Далее перечисляются в порядке снимания части туалета. Этот порядок снимания точнейшим образом соблюден
...снял пиджак, жилет, крахмальную рубашку двое панталон, шелковые носки, английской работы ботинки.
И затем, уже явно обнаруживая прием (в котором есть какое-то издевательство над беллетристикой, умышленный нажим на «списочность»), Толстой пишет:
...надев ночную рубашку и халат, вынес все это за дверь, асам лег на чистую, нынче перестеленную пружинную кровать с двумя матрацами, тремя подушками и подшитым простыней одеялом.
На следующей странице описывается обратный процесс. Одевание.
...надел нижнее белье, носки, ботинки, штаны, поддерживаемые блестящими помочами, жилет.

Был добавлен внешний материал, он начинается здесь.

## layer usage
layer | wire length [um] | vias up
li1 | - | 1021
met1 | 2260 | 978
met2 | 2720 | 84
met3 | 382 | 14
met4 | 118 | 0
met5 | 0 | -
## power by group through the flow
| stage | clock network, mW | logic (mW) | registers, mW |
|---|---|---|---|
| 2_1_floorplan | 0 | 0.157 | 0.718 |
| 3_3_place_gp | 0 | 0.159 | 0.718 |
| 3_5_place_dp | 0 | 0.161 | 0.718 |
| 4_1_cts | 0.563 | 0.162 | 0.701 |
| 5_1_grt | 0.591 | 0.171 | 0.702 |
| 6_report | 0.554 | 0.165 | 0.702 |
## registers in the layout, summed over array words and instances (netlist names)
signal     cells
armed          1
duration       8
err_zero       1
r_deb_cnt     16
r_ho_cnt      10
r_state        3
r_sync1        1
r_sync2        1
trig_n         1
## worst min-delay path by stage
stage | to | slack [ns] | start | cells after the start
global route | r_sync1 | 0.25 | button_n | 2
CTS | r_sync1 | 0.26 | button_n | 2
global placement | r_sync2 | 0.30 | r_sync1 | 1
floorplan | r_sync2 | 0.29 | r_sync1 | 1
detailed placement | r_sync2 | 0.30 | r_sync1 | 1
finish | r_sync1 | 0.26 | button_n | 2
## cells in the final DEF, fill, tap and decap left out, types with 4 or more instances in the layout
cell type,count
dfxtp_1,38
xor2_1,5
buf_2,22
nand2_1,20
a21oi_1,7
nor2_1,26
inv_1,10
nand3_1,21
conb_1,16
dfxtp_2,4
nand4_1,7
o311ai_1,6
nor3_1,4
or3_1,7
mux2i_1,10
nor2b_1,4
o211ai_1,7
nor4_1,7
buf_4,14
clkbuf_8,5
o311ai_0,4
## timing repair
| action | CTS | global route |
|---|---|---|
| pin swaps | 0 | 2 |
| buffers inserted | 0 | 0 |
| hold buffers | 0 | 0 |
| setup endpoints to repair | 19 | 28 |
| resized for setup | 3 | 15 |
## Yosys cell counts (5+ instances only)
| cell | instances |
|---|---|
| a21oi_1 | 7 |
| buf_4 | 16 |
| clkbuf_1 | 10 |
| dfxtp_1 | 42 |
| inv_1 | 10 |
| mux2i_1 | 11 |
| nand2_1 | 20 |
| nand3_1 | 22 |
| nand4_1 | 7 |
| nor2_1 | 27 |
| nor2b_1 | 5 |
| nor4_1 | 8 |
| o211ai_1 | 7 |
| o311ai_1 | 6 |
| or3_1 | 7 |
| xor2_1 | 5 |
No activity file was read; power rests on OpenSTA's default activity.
<file path="src/rtl/wb_ic_pkg.sv">
`default_nettype none
// ============================================================================
// Module   : wb_ic_pkg
// Purpose  : Shared types and constants for the wishbone shared-bus
//            interconnect: FSM state encoding, slave index codes, default
//            slave address windows and the address-window match helper.
// Ports    : none (package)
// Revision : 1.0 - initial release
// ============================================================================
package wb_ic_pkg;

    typedef enum logic [1:0] {
        ST_IDLE     = 2'd0,
        ST_BUSY     = 2'd1,
        ST_ERR      = 2'd2,
        ST_WAITDROP = 2'd3
    } ic_state_t;

    localparam logic [1:0] SLV_ROM  = 2'd0;
    localparam logic [1:0] SLV_RAM  = 2'd1;
    localparam logic [1:0] SLV_UART = 2'd2;
    localparam logic [1:0] SLV_NONE = 2'd3;

    localparam logic [31:0] ROM_BASE_DEF  = 32'h0000_0000;
    localparam logic [31:0] ROM_MASK_DEF  = 32'hFFFF_F800;
    localparam logic [31:0] RAM_BASE_DEF  = 32'h1000_0000;
    localparam logic [31:0] RAM_MASK_DEF  = 32'hFFFF_0000;
    localparam logic [31:0] UART_BASE_DEF = 32'h8000_0000;
    localparam logic [31:0] UART_MASK_DEF = 32'hFFFF_FFE0;

    function automatic logic addr_hit(input logic [31:0] adr,
                                      input logic [31:0] base,
                                      input logic [31:0] mask);
        return (adr & mask) == base;
    endfunction

endpackage
`default_nettype wire

</file>
<file path="src/rtl/wb_ic_arbiter.sv">
`default_nettype none
// ============================================================================
// Module   : wb_ic_arbiter
// Purpose  : Two-way round-robin grant register. A grant is taken when no
//            grant is held and at least one request is present; on a tie the
//            master that did not win last time is chosen.
// Ports    : inclk0        clock
//            areset        synchronous active-high reset
//            req[1:0]      request per master (only presented while idle)
//            release_grant drop the current grant
//            grant_valid   a grant is held
//            grant_idx     index of the granted master
// Revision : 1.0 - initial release
// ============================================================================
module wb_ic_arbiter (
    input  logic       inclk0,
    input  logic       areset,
    input  logic [1:0] req,
    input  logic       release_grant,
    output logic       grant_valid,
    output logic       grant_idx
);
    import wb_ic_pkg::*;

    logic last_grant;
    logic pick;

    always_comb begin
        if (req == 2'b11) pick = ~last_grant;
        else              pick = req[1];
    end

    always_ff @(posedge inclk0) begin
        if (areset) begin
            grant_valid <= 1'b0;
            grant_idx   <= 1'b0;
            // Starting at 1 makes master 0 win the first tie.
            last_grant  <= 1'b1;
        end else if (release_grant) begin
            grant_valid <= 1'b0;
        end else if (!grant_valid && (req != 2'b00)) begin
            grant_valid <= 1'b1;
            grant_idx   <= pick;
            last_grant  <= pick;
        end
    end

endmodule
`default_nettype wire

</file>
<file path="src/rtl/wb_shared_bus_ic.sv">
`default_nettype none
// ============================================================================
// Module   : wb_shared_bus_ic
// Purpose  : Wishbone shared-bus interconnect: two masters (ibus, dbus),
//            three slaves (boot ROM, RAM, UART). Arbitrates, decodes the
//            granted master's address every cycle, routes the cycle to the
//            decoded slave with no added latency, and errors unmapped
//            addresses and slaves that stall for TIMEOUT cycles.
// Ports    : inclk0, areset       clock / synchronous active-high reset
//            mN_*  (N=0,1)        master-side wishbone ports
//            sK_*  (K=0,1,2)      slave-side wishbone ports
// Revision : 1.0 - initial release
// ============================================================================
module wb_shared_bus_ic
    import wb_ic_pkg::*;
#(
    parameter logic [31:0] S0_BASE = ROM_BASE_DEF,
    parameter logic [31:0] S0_MASK = ROM_MASK_DEF,
    parameter logic [31:0] S1_BASE = RAM_BASE_DEF,
    parameter logic [31:0] S1_MASK = RAM_MASK_DEF,
    parameter logic [31:0] S2_BASE = UART_BASE_DEF,
    parameter logic [31:0] S2_MASK = UART_MASK_DEF,
    parameter int          TIMEOUT = 255
) (
    input  logic        inclk0,
    input  logic        areset,
    input  logic [31:0] m0_adr_i,
    input  logic [31:0] m0_dat_i,
    output logic [31:0] m0_dat_o,
    input  logic        m0_we_i,
    input  logic [3:0]  m0_sel_i,
    input  logic        m0_stb_i,
    input  logic        m0_cyc_i,
    output logic        m0_ack_o,
    output logic        m0_err_o,
    input  logic [31:0] m1_adr_i,
    input  logic [31:0] m1_dat_i,
    output logic [31:0] m1_dat_o,
    input  logic        m1_we_i,
    input  logic [3:0]  m1_sel_i,
    input  logic        m1_stb_i,
    input  logic        m1_cyc_i,
    output logic        m1_ack_o,
    output logic        m1_err_o,
    output logic [31:0] s0_adr_o,
    output logic [31:0] s0_dat_o,
    input  logic [31:0] s0_dat_i,
    output logic        s0_we_o,
    output logic [3:0]  s0_sel_o,
    output logic        s0_stb_o,
    output logic        s0_cyc_o,
    input  logic        s0_ack_i,
    output logic [31:0] s1_adr_o,
    output logic [31:0] s1_dat_o,
    input  logic [31:0] s1_dat_i,
    output logic        s1_we_o,
    output logic [3:0]  s1_sel_o,
    output logic        s1_stb_o,
    output logic        s1_cyc_o,
    input  logic        s1_ack_i,
    output logic [31:0] s2_adr_o,
    output logic [31:0] s2_dat_o,
    input  logic [31:0] s2_dat_i,
    output logic        s2_we_o,
    output logic [3:0]  s2_sel_o,
    output logic        s2_stb_o,
    output logic        s2_cyc_o,
    input  logic        s2_ack_i
);

    localparam logic [15:0] TO_LAST = 16'(TIMEOUT - 1);

    // Master and slave ports gathered into arrays so routing is indexable.
    logic [31:0] m_adr [2];
    logic [31:0] m_wdat[2];
    logic        m_we  [2];
    logic [3:0]  m_sel [2];
    logic        m_stb [2];
    logic        m_cyc [2];
    // Entry 3 stands for "no slave" and reads back as idle.
    logic [31:0] s_rdat[4];
    logic        s_ack [4];

    assign m_adr  = '{m0_adr_i, m1_adr_i};
    assign m_wdat = '{m0_dat_i, m1_dat_i};
    assign m_we   = '{m0_we_i,  m1_we_i};
    assign m_sel  = '{m0_sel_i, m1_sel_i};
    assign m_stb  = '{m0_stb_i, m1_stb_i};
    assign m_cyc  = '{m0_cyc_i, m1_cyc_i};
    assign s_rdat = '{s0_dat_i, s1_dat_i, s2_dat_i, 32'h0};
    assign s_ack  = '{s0_ack_i, s1_ack_i, s2_ack_i, 1'b0};

    ic_state_t   state;
    logic [15:0] tcnt;
    logic        grant_valid;
    logic        grant_idx;
    logic [1:0]  req;
    logic        release_grant;

    logic        cyc_g;
    logic        stb_g;
    logic [31:0] adr_g;
    logic [1:0]  slv;
    logic        hit;
    logic        busy;
    logic        active;
    logic        slave_ack;

    assign cyc_g = m_cyc[grant_idx];
    assign stb_g = m_stb[grant_idx] && cyc_g;
    assign adr_g = m_adr[grant_idx];

    // Checked from the highest index down so the lowest index wins overlaps.
    always_comb begin
        slv = SLV_NONE;
        if (addr_hit(adr_g, S2_BASE, S2_MASK)) slv = SLV_UART;
        if (addr_hit(adr_g, S1_BASE, S1_MASK)) slv = SLV_RAM;
        if (addr_hit(adr_g, S0_BASE, S0_MASK)) slv = SLV_ROM;
    end

    assign hit       = (slv != SLV_NONE);
    assign busy      = (state == ST_BUSY) && grant_valid;
    assign active    = busy && stb_g && hit;
    assign slave_ack = active && s_ack[slv];

    // Requests are only offered to the arbiter while idle.
    assign req = (state == ST_IDLE) ? {m_cyc[1] && m_stb[1], m_cyc[0] && m_stb[0]}
                                    : 2'b00;
    assign release_grant = ((state == ST_BUSY) || (state == ST_WAITDROP)) && !cyc_g;

    wb_ic_arbiter u_arb (
        .inclk0        (inclk0),
        .areset        (areset),
        .req           (req),
        .release_grant (release_grant),
        .grant_valid   (grant_valid),
        .grant_idx     (grant_idx)
    );

    always_ff @(posedge inclk0) begin
        if (areset) begin
            state <= ST_IDLE;
            tcnt  <= 16'd0;
        end else begin
            case (state)
                ST_IDLE: begin
                    tcnt <= 16'd0;
                    if (req != 2'b00) state <= ST_BUSY;
                end
                ST_BUSY: begin
                    if (!cyc_g) begin
                        state <= ST_IDLE;
                        tcnt  <= 16'd0;
                    end else if (stb_g && !hit) begin
                        state <= ST_ERR;
                        tcnt  <= 16'd0;
                    end else if (active) begin
                        // An ack in the expiry cycle still completes the access.
                        if (s_ack[slv]) begin
                            tcnt <= 16'd0;
                        end else if (tcnt == TO_LAST) begin
                            state <= ST_ERR;
                            tcnt  <= 16'd0;
                        end else begin
                            tcnt <= tcnt + 16'd1;
                        end
                    end
                end
                ST_ERR: begin
                    state <= ST_WAITDROP;
                end
                ST_WAITDROP: begin
                    if (!cyc_g) state <= ST_IDLE;
                end
                default: state <= ST_IDLE;
            endcase
        end
    end

    // Slave-side routing: only the decoded slave sees the granted master.
    logic [31:0] s_adr [3];
    logic [31:0] s_wdat[3];
    logic        s_we  [3];
    logic [3:0]  s_sel [3];
    logic        s_stb [3];
    logic        s_cyc [3];

    generate
        for (genvar k = 0; k < 3; k++) begin : g_slave
            logic pick;
            assign pick      = busy && cyc_g && (slv == 2'(k));
            assign s_cyc[k]  = pick;
            assign s_stb[k]  = pick && m_stb[grant_idx];
            assign s_adr[k]  = pick ? adr_g : 32'h0;
            assign s_wdat[k] = pick ? m_wdat[grant_idx] : 32'h0;
            assign s_we[k]   = pick && m_we[grant_idx];
            assign s_sel[k]  = pick ? m_sel[grant_idx] : 4'h0;
        end
    endgenerate

    // Master-side return path.
    logic [31:0] rdat_out[2];
    logic        ack_out [2];
    logic        err_out [2];

    generate
        for (genvar n = 0; n < 2; n++) begin : g_master
            logic own;
            assign own         = grant_valid && (grant_idx == 1'(n));
            assign ack_out[n]  = own && slave_ack;
            assign err_out[n]  = own && (state == ST_ERR);
            assign rdat_out[n] = (own && busy && hit) ? s_rdat[slv] : 32'h0;
        end
    endgenerate

    assign m0_dat_o = rdat_out[0];
    assign m0_ack_o = ack_out[0];
    assign m0_err_o = err_out[0];
    assign m1_dat_o = rdat_out[1];
    assign m1_ack_o = ack_out[1];
    assign m1_err_o = err_out[1];

    assign s0_adr_o = s_adr[0];
    assign s0_dat_o = s_wdat[0];
    assign s0_we_o  = s_we[0];
    assign s0_sel_o = s_sel[0];
    assign s0_stb_o = s_stb[0];
    assign s0_cyc_o = s_cyc[0];
    assign s1_adr_o = s_adr[1];
    assign s1_dat_o = s_wdat[1];
    assign s1_we_o  = s_we[1];
    assign s1_sel_o = s_sel[1];
    assign s1_stb_o = s_stb[1];
    assign s1_cyc_o = s_cyc[1];
    assign s2_adr_o = s_adr[2];
    assign s2_dat_o = s_wdat[2];
    assign s2_we_o  = s_we[2];
    assign s2_sel_o = s_sel[2];
    assign s2_stb_o = s_stb[2];
    assign s2_cyc_o = s_cyc[2];

endmodule
`default_nettype wire

</file>
<file path="config.mk">
export PLATFORM = sky130hd
export DESIGN_NAME = wb_shared_bus_ic
export DESIGN_NICKNAME = d
export VERILOG_FILES = /design/src/rtl/wb_ic_pkg.sv /design/src/rtl/wb_ic_arbiter.sv /design/src/rtl/wb_shared_bus_ic.sv
export SDC_FILE = /design/constraint.sdc
export NUM_CORES = 1
export LEC_CHECK = 0
export CAP_MARGIN = 30
export CORE_AREA = 2 2 203 205
export DETAILED_ROUTE_END_ITERATION = 10
export DIE_AREA = 0 0 205 207
export PLACE_DENSITY = 0.47
export SLEW_MARGIN = 0
export SYNTH_ARGS = -nofsm -noshare
export SYNTH_HDL_FRONTEND = slang
export SYNTH_SLANG_ARGS = --single-unit
</file>
<file path="constraint.sdc">
create_clock -name inclk0 -period 6.5 [get_ports inclk0]
set_clock_uncertainty 0.05 [all_clocks]
set_input_delay 1.3 -clock inclk0 [delete_from_list [all_inputs] [get_ports inclk0]]
set_output_delay 1.3 -clock inclk0 [all_outputs]
set_load 0.01 [all_outputs]
</file>
* Yosys cells after proc, flatten, opt, wreduce, memory -nomap -nowiden
Cells that the tools add are included.
Word-level totals: input port bits 243, register bits after elaboration 21, logic and storage cells 125
Cells by class: order comparisons 2, add/subtract/negate cells 1, multiplexer cells 54, bitwise operators 5, reduce and logical (&&, ||, !) cells 43, eq/ne operators 15
Operator list (number):
- 2-to-1 mux 32 bit | 16
- 2-to-1 mux 16 bit | 5
- binary-select mux 32 bit (select 2 bit) | 1
- zero test 32 bit | 1
- one-hot mux 16 bit (2 select lines) | 1
- logical AND 1 bit | 30
- == test 27 bit (second input constant) | 1
- 2-to-1 mux 4 bit | 6
- 2-to-1 mux 2 bit | 10
- adder 16 x 1 -> 16 bit (second input constant) | 1
- == test 16 x 13 -> 1 bit (second input constant) | 1
- == test 16 x 8 -> 1 bit (second input constant) | 1
- 2-to-1 mux 1 bit | 13
- == test 2 bit (second input constant) | 4
- inequality test 4 x 3 -> 1 bit (second input constant) | 2
- one-hot mux 2 bit (4 select lines) | 1
- AND reduction 5 bit | 1
- == test 2 x 1 -> 1 bit (second input constant) | 2
- zero test 2 bit | 2
- inequality test 2 bit (second input constant) | 2
- inequality test 4 x 2 -> 1 bit (second input constant) | 1
- AND reduction 2 bit | 2
- nonzero test 2 bit | 2
- greater-or-equal comparator 3 bit (second input constant) | 1
- other kinds (9) | 13

* Longest topological paths before layout
depth after elaboration 17, depth in mapped cells 10, mapped depth without buffers 7

* Cells and area by module
From an unflattened synthesis, not the netlist that was laid out.
Unflattened totals: cell total of the unflattened synthesis 602, area total of the unflattened synthesis 3915.0 um^2
Modules (own cells, without submodules):
- wb_shared_bus_ic | area each 3784.9 um^2, cells an instance 588, instances 1
- wb_ic_arbiter | area each 130.1 um^2, cells an instance 14, instances 1

* Least setup slack after synthesis
OpenSTA, ideal clock, no wires.
path kind input -> output, from in m1_adr_i[21], to out s2_adr_o[1], setup slack 2188 ps, required time 5150 ps, arrival 2962 ps, stages 8, path buffers 2, cell sequence nor4_1 > nand4_2 > a22oi_2 > and2_1 > buf_2 > nand3_1 > clkbuf_1 > nor2_1
On the way: cells in the longest elaborated chain, start to end 10, elaborated cells on any way between the ends 12, classes of those cells 3 x eq/ne; 7 x mux; 2 x reduce/logical
Ends and longest elaborated chain:
- start, declared | line wb_shared_bus_ic.sv:36 | input logic [31:0] m1_adr_i,
- 2-to-1 mux 32 bit (implied by the code) (*) (3 in series) | line wb_shared_bus_ic.sv:111 | assign adr_g = m_adr[grant_idx];
- == test 27 bit | line wb_ic_pkg.sv:34 | return (adr & mask) == base;
- 2-to-1 mux 1 bit | line wb_shared_bus_ic.sv:116 | if (addr_hit(adr_g, S2_BASE, S2_MASK)) slv = SLV_UART;
- 2-to-1 mux 2 bit | line wb_shared_bus_ic.sv:117 | if (addr_hit(adr_g, S1_BASE, S1_MASK)) slv = SLV_RAM;
- 2-to-1 mux 2 bit (*) | line wb_shared_bus_ic.sv:118 | if (addr_hit(adr_g, S0_BASE, S0_MASK)) slv = SLV_ROM;
- == test 2 bit (*) | line wb_shared_bus_ic.sv:191 | assign pick = busy && cyc_g && (slv == 2'(k));
- logical AND 1 bit (*) | line wb_shared_bus_ic.sv:191
- 2-to-1 mux 32 bit (*) | line wb_shared_bus_ic.sv:194 | assign s_adr[k] = pick ? adr_g : 32'h0;
- end, declared | line wb_shared_bus_ic.sv:61 | output logic [31:0] s2_adr_o,
Mark *: on every way between the ends. The rest lies on a longest branch, timed or not. The select of a mux whose other input is x is not followed.

* Final worst setup path
from in m1_adr_i[21], to out s0_sel_o[1]
On the way: cells in the longest elaborated chain, start to end 10, elaborated cells on any way between the ends 12, classes of those cells 2 x eq/ne; 7 x mux; 3 x reduce/logical
Ends and longest elaborated chain:
- 2-to-1 mux 32 bit (implied by the code) (*) (3 in series) | line wb_shared_bus_ic.sv:111
- == test 27 bit | line wb_ic_pkg.sv:34
- 2-to-1 mux 1 bit | line wb_shared_bus_ic.sv:116
- 2-to-1 mux 2 bit | line wb_shared_bus_ic.sv:117
- 2-to-1 mux 2 bit (*) | line wb_shared_bus_ic.sv:118
- zero test 2 bit (*) | line wb_shared_bus_ic.sv:191
- logical AND 1 bit (*) | line wb_shared_bus_ic.sv:191
- 2-to-1 mux 4 bit (*) | line wb_shared_bus_ic.sv:197 | assign s_sel[k] = pick ? m_sel[grant_idx] : 4'h0;
- end, declared | line wb_shared_bus_ic.sv:49 | output logic [3:0] s0_sel_o,
Marked as above.
## config.mk

```make
export PLATFORM = sky130hd
export DESIGN_NAME = rocket_control
export DESIGN_NICKNAME = d
export VERILOG_FILES = /design/src/rtl/rocket_control.sv
export SDC_FILE = /design/constraint.sdc
export NUM_CORES = 1
export LEC_CHECK = 0
export ABC_AREA = 1
export BUFFER_PORTS_ARGS = -buffer_cell sky130_fd_sc_hd__buf_2
export CAP_MARGIN = 20
export CORE_MARGIN = 3
export CORE_UTILIZATION = 45
export CTS_BUF_LIST = sky130_fd_sc_hd__clkbuf_4 sky130_fd_sc_hd__clkbuf_8
export CTS_CLUSTER_DIAMETER = 80
export DETAILED_ROUTE_END_ITERATION = 8
export PLACE_DENSITY_LB_ADDON = 0.15
export SLEW_MARGIN = 10
export SYNTH_ARGS = -nofsm -noshare
export SYNTH_HDL_FRONTEND = slang
export SYNTH_SLANG_ARGS = --single-unit
```

## constraint.sdc

```tcl
create_clock -name clk -period 4.65 [get_ports clk]
set_input_delay 0 -clock clk [delete_from_list [all_inputs] [get_ports clk]]
set_output_delay 0 -clock clk [all_outputs]
set_load 0.02 [all_outputs]
```
<file path="src/rtl/instruction_fetch_pkg.sv">
// Shared constants for the instruction fetch unit: FSM encoding, reset PC default, stride.
package instruction_fetch_pkg;

  localparam logic [1:0] IDLE = 2'd0;
  localparam logic [1:0] REQ  = 2'd1;
  localparam logic [1:0] HOLD = 2'd2;

  localparam logic [31:0] DEFAULT_RESET_PC = 32'h0000_0000;
  localparam logic [31:0] INSTR_STRIDE     = 32'd4;

  // Branch displacement: word offset sign-extended to a byte offset.
  function automatic logic [31:0] branch_offset(input logic [15:0] imm);
    return {{14{imm[15]}}, imm, 2'b00};
  endfunction

endpackage

</file>
<file path="src/rtl/instruction_fetch_if.sv">
// Fetch unit bus: instruction memory request/ack plus the decoder-side hold/accept handshake.
interface instruction_fetch_if;
  logic        imem_req;
  logic [31:0] imem_addr;
  logic        imem_ack;
  logic [31:0] imem_rdata;
  logic [31:0] instr;
  logic        instr_valid;
  logic        instr_ready;
  logic        jump;
  logic        jr;
  logic        branch_taken;
  logic [31:0] jr_addr;
  logic [31:0] pc_out;
  logic [31:0] link_addr;
  logic        fetch_err;

  modport master (
    output imem_req, imem_addr, instr, instr_valid, pc_out, link_addr, fetch_err,
    input  imem_ack, imem_rdata, instr_ready, jump, jr, branch_taken, jr_addr
  );

  modport slave (
    input  imem_req, imem_addr, instr, instr_valid, pc_out, link_addr, fetch_err,
    output imem_ack, imem_rdata, instr_ready, jump, jr, branch_taken, jr_addr
  );
endinterface

</file>
<file path="src/rtl/pc_next_logic.sv">
// Combinational next-PC selection for the held instruction: jr > jump > branch > sequential.
module pc_next_logic
  import instruction_fetch_pkg::*;
(
  input  logic [31:0] pc,
  input  logic [25:0] instr_idx,
  input  logic        jump,
  input  logic        jr,
  input  logic        branch_taken,
  input  logic [31:0] jr_addr,
  output logic [31:0] next_pc,
  output logic [31:0] link_addr,
  output logic        jr_misaligned
);

  assign link_addr     = pc + INSTR_STRIDE;
  assign jr_misaligned = jr & (|jr_addr[1:0]);

  always_comb begin
    next_pc = link_addr;
    if (jr) begin
      next_pc = {jr_addr[31:2], 2'b00};
    end else if (jump) begin
      next_pc = {link_addr[31:28], instr_idx, 2'b00};
    end else if (branch_taken) begin
      next_pc = link_addr + branch_offset(instr_idx[15:0]);
    end
  end

endmodule

</file>
<file path="src/rtl/instruction_fetch.sv">
// Instruction fetch FSM: requests the word at PC, holds it for decode, then steps to the next PC.
module instruction_fetch
  import instruction_fetch_pkg::*;
#(
  parameter logic [31:0] RESET_PC = DEFAULT_RESET_PC
) (
  input logic                 clk,
  input logic                 reset,
  instruction_fetch_if.master bus
);

  logic [1:0]  state_q, state_d;
  logic [31:0] pc_q, pc_d;
  logic [31:0] instr_q, instr_d;
  logic        err_q, err_d;
  logic [31:0] next_pc;
  logic [31:0] link_addr;
  logic        jr_misaligned;

  pc_next_logic u_pc_next (
    .pc            (pc_q),
    .instr_idx     (instr_q[25:0]),
    .jump          (bus.jump),
    .jr            (bus.jr),
    .branch_taken  (bus.branch_taken),
    .jr_addr       (bus.jr_addr),
    .next_pc       (next_pc),
    .link_addr     (link_addr),
    .jr_misaligned (jr_misaligned)
  );

  always_comb begin
    state_d = state_q;
    pc_d    = pc_q;
    instr_d = instr_q;
    err_d   = err_q;
    case (state_q)
      IDLE: state_d = REQ;
      REQ: begin
        if (bus.imem_ack) begin
          instr_d = bus.imem_rdata;
          state_d = HOLD;
        end
      end
      HOLD: begin
        // Control inputs only matter in the cycle the decoder accepts.
        if (bus.instr_ready) begin
          pc_d    = next_pc;
          state_d = REQ;
          if (jr_misaligned) err_d = 1'b1;
        end
      end
      default: state_d = IDLE;
    endcase
  end

  always_ff @(posedge clk or posedge reset) begin
    if (reset) begin
      state_q <= IDLE;
      pc_q    <= RESET_PC;
      instr_q <= 32'h0;
      err_q   <= 1'b0;
    end else begin
      state_q <= state_d;
      pc_q    <= pc_d;
      instr_q <= instr_d;
      err_q   <= err_d;
    end
  end

  assign bus.imem_req    = (state_q == REQ);
  assign bus.imem_addr   = pc_q;
  assign bus.instr       = instr_q;
  assign bus.instr_valid = (state_q == HOLD);
  assign bus.pc_out      = pc_q;
  assign bus.link_addr   = link_addr;
  assign bus.fetch_err   = err_q;

endmodule

</file>
<file path="src/flat_wrapper.sv">
// flat-port wrapper written by rule: the top's interface ports become plain ports
module instruction_fetch_flat import instruction_fetch_pkg::*;
#(
  parameter logic [31:0] RESET_PC = DEFAULT_RESET_PC
)
  (clk, reset, bus_imem_req, bus_imem_addr, bus_instr, bus_instr_valid, bus_pc_out, bus_link_addr, bus_fetch_err, bus_imem_ack, bus_imem_rdata, bus_instr_ready, bus_jump, bus_jr, bus_branch_taken, bus_jr_addr);
  instruction_fetch_if bus_i ();
  input logic clk;
  input logic reset;
  output wire logic [$bits(bus_i.imem_req)-1:0] bus_imem_req;
  output wire logic [$bits(bus_i.imem_addr)-1:0] bus_imem_addr;
  output wire logic [$bits(bus_i.instr)-1:0] bus_instr;
  output wire logic [$bits(bus_i.instr_valid)-1:0] bus_instr_valid;
  output wire logic [$bits(bus_i.pc_out)-1:0] bus_pc_out;
  output wire logic [$bits(bus_i.link_addr)-1:0] bus_link_addr;
  output wire logic [$bits(bus_i.fetch_err)-1:0] bus_fetch_err;
  input wire logic [$bits(bus_i.imem_ack)-1:0] bus_imem_ack;
  input wire logic [$bits(bus_i.imem_rdata)-1:0] bus_imem_rdata;
  input wire logic [$bits(bus_i.instr_ready)-1:0] bus_instr_ready;
  input wire logic [$bits(bus_i.jump)-1:0] bus_jump;
  input wire logic [$bits(bus_i.jr)-1:0] bus_jr;
  input wire logic [$bits(bus_i.branch_taken)-1:0] bus_branch_taken;
  input wire logic [$bits(bus_i.jr_addr)-1:0] bus_jr_addr;
  assign bus_imem_req = bus_i.imem_req;
  assign bus_imem_addr = bus_i.imem_addr;
  assign bus_instr = bus_i.instr;
  assign bus_instr_valid = bus_i.instr_valid;
  assign bus_pc_out = bus_i.pc_out;
  assign bus_link_addr = bus_i.link_addr;
  assign bus_fetch_err = bus_i.fetch_err;
  assign bus_i.imem_ack = bus_imem_ack;
  assign bus_i.imem_rdata = bus_imem_rdata;
  assign bus_i.instr_ready = bus_instr_ready;
  assign bus_i.jump = bus_jump;
  assign bus_i.jr = bus_jr;
  assign bus_i.branch_taken = bus_branch_taken;
  assign bus_i.jr_addr = bus_jr_addr;
  instruction_fetch #(.RESET_PC(RESET_PC)) u_core (.clk(clk), .reset(reset), .bus(bus_i));
endmodule
</file>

Правда, писалось это с целью представить «ужас богатства, когда рядом перед глазами стоит бедность и нищета». Так что подробное описание одежды и постели сделано с целью подчеркнуть то, что эта одежда и постель имеются.
Однако обдумывание приема здесь чувствуется очень сильно. Этот прием исключителен. Я вдруг замечаю: мне безумно интересно читать перечисление частей одежды. Читательски интересно.
(Тут хочется вспомнить, что всегда бывает как-то особенно интересно читать список еды, которую покупают персонажи в романах. Такое же чувство вызывает перечисление блюд в обеде, который собирается съесть герой).
Когда я читаю «Первых людей на луне» Уэллса, я всегда, подходя к концу, с нетерпением жду того места, где герой, оставив свой шар, спешит к харчевне, чтобы заказать завтрак. И всегда переживаю чувство особой приятности, когда читаю, как он завтракал.
В «Робинзоне» увлекательнейшими страницами мне кажутся те, где описывается, как Робинзон перевозил с погибшего корабля на остров провиант, вещи, всякие запасы. (Автор дает точный список продуктов с указанием веса, количества штук и т. д.).
Никто, как Толстой, не уделял столько внимания именно «литературной» стороне литературы. Он был более других русских писателей — именно мастером, и очень часто видно, как он наслаждается тем, что он — мастер.
Этот человек боролся с искусством, считал искусство и его мастеров — бессмысленным, преступным явлением. А сам сделал следующее. Иван Ильич, умирая, вместо того, чтобы сказать «простите», говорит «пропустите». Вещь, полную ужаса перед смертью, он закончил литературной «штучкой».